START DATA EXCERPTS

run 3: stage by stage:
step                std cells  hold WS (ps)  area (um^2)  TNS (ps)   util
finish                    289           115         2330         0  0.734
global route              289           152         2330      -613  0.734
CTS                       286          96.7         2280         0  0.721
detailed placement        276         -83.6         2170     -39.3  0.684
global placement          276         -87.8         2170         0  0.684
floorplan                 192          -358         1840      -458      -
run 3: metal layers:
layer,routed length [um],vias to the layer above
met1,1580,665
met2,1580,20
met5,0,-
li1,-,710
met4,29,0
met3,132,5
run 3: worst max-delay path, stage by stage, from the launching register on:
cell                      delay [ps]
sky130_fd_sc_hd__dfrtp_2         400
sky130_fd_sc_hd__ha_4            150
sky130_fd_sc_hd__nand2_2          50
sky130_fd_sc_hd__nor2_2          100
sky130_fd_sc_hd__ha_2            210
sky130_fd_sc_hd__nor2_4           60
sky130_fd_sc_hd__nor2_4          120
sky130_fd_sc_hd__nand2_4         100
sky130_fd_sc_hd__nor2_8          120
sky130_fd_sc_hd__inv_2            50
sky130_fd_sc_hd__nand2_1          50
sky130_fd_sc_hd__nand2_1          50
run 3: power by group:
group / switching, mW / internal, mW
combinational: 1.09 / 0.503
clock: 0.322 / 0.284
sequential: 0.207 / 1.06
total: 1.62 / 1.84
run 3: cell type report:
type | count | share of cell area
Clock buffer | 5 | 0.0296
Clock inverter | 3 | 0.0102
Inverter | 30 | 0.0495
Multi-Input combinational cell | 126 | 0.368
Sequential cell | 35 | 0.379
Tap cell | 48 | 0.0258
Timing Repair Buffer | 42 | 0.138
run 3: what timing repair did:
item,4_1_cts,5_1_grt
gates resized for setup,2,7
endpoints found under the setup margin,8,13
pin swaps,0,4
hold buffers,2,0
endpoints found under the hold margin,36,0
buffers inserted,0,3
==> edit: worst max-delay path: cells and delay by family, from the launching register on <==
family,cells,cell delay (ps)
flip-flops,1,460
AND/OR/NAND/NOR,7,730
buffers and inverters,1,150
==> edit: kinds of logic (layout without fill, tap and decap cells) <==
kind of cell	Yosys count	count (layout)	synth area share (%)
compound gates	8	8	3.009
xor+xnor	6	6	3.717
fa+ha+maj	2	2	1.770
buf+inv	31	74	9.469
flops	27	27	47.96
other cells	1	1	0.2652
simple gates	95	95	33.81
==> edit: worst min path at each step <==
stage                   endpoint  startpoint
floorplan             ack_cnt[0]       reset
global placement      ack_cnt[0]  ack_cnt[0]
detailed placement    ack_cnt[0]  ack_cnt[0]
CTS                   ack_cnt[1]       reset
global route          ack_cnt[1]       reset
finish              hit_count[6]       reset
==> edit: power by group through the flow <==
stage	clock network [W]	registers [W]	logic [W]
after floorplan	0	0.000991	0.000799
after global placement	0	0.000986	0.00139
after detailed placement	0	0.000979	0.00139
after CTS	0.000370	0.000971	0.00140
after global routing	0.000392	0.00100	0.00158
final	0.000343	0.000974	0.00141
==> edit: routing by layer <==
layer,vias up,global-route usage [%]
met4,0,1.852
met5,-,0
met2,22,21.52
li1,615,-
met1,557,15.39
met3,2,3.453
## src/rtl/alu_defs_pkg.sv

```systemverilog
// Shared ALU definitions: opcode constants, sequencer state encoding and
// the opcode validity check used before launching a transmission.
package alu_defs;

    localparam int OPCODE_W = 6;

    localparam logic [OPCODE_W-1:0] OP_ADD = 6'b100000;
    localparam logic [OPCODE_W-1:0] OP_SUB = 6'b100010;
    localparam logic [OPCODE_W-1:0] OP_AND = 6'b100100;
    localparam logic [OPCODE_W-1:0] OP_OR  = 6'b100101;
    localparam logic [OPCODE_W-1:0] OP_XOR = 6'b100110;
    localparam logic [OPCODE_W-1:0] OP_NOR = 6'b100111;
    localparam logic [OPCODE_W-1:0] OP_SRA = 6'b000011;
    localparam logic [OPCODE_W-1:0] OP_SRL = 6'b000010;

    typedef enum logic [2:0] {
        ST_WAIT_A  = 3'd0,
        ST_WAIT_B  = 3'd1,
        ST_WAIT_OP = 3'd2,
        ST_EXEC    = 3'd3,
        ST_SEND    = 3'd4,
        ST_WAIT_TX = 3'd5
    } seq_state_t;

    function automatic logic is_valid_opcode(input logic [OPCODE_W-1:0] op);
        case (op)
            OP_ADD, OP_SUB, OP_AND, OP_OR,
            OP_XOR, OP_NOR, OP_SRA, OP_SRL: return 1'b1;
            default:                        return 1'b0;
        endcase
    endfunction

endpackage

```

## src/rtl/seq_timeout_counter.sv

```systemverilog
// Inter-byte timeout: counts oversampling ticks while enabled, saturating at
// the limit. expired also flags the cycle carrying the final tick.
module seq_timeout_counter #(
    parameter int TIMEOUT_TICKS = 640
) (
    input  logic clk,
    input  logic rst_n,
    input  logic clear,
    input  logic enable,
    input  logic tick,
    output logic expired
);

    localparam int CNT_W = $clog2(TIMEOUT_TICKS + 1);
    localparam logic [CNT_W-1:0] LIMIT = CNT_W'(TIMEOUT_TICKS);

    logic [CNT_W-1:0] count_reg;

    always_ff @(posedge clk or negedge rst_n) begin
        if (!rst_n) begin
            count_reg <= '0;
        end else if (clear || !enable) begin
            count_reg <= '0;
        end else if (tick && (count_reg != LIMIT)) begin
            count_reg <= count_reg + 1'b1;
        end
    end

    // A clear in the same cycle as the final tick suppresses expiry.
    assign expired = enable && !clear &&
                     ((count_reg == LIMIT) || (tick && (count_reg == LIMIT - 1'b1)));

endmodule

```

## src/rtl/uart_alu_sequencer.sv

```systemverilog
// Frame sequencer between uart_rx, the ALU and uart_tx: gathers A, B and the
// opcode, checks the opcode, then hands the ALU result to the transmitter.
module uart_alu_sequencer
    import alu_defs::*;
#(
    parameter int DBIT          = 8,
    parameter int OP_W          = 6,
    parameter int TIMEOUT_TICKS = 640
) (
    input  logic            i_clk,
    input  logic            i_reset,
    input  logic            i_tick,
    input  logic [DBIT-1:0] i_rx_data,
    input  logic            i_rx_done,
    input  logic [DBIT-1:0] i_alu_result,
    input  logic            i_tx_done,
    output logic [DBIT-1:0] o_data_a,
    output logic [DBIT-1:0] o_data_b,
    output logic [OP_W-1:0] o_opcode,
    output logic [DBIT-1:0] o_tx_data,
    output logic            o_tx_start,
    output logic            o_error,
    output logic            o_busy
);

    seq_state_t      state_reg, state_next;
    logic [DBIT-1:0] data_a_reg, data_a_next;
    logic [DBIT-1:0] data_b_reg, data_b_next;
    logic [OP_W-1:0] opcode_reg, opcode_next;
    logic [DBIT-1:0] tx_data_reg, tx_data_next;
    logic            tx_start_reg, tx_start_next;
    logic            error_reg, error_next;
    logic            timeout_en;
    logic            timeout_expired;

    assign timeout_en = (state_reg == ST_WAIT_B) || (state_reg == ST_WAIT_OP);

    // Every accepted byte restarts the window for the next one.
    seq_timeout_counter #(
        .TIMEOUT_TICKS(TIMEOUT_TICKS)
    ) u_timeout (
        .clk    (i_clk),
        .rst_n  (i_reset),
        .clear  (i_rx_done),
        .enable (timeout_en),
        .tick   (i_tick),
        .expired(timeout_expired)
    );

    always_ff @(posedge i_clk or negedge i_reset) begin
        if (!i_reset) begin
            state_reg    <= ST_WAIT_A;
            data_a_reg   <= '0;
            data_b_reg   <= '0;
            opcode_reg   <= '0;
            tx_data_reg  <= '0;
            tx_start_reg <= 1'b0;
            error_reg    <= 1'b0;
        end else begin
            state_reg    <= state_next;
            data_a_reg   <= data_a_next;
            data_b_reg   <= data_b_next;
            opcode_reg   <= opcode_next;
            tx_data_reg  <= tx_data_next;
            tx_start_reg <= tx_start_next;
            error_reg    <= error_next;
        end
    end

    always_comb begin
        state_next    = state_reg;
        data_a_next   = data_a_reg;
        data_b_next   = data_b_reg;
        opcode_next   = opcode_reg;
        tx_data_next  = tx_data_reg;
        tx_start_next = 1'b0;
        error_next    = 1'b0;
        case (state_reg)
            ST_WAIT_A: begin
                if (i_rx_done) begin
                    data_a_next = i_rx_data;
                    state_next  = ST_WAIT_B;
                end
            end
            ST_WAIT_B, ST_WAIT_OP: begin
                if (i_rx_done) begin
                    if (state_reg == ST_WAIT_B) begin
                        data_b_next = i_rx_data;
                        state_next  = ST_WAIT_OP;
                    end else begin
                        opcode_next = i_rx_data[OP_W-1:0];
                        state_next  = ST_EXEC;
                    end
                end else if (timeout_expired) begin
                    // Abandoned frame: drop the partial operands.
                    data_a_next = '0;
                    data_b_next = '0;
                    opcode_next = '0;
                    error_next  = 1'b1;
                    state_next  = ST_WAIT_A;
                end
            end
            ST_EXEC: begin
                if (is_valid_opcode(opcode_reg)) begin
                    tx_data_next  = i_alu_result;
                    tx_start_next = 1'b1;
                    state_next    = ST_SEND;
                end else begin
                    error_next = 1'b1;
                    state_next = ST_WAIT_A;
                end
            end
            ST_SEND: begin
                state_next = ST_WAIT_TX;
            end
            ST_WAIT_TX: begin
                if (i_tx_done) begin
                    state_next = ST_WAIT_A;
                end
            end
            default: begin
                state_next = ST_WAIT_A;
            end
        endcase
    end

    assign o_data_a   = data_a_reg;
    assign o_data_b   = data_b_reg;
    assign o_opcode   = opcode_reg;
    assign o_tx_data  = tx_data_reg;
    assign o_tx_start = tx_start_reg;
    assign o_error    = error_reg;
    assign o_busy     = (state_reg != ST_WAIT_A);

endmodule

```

END DATA EXCERPTS

■ EXERCISE REQUIREMENTS
Write down exactly the span of lines above from the one containing "endpoints found under the hold margin,36,0" to the one containing "met1,557,15.39", both ends included.

■ EXERCISE ANSWER
endpoints found under the hold margin,36,0
buffers inserted,0,3
==> edit: worst max-delay path: cells and delay by family, from the launching register on <==
family,cells,cell delay (ps)
flip-flops,1,460
AND/OR/NAND/NOR,7,730
buffers and inverters,1,150
==> edit: kinds of logic (layout without fill, tap and decap cells) <==
kind of cell	Yosys count	count (layout)	synth area share (%)
compound gates	8	8	3.009
xor+xnor	6	6	3.717
fa+ha+maj	2	2	1.770
buf+inv	31	74	9.469
flops	27	27	47.96
other cells	1	1	0.2652
simple gates	95	95	33.81
==> edit: worst min path at each step <==
stage                   endpoint  startpoint
floorplan             ack_cnt[0]       reset
global placement      ack_cnt[0]  ack_cnt[0]
detailed placement    ack_cnt[0]  ack_cnt[0]
CTS                   ack_cnt[1]       reset
global route          ack_cnt[1]       reset
finish              hit_count[6]       reset
==> edit: power by group through the flow <==
stage	clock network [W]	registers [W]	logic [W]
after floorplan	0	0.000991	0.000799
after global placement	0	0.000986	0.00139
after detailed placement	0	0.000979	0.00139
after CTS	0.000370	0.000971	0.00140
after global routing	0.000392	0.00100	0.00158
final	0.000343	0.000974	0.00141
==> edit: routing by layer <==
layer,vias up,global-route usage [%]
met4,0,1.852
met5,-,0
met2,22,21.52
li1,615,-
met1,557,15.39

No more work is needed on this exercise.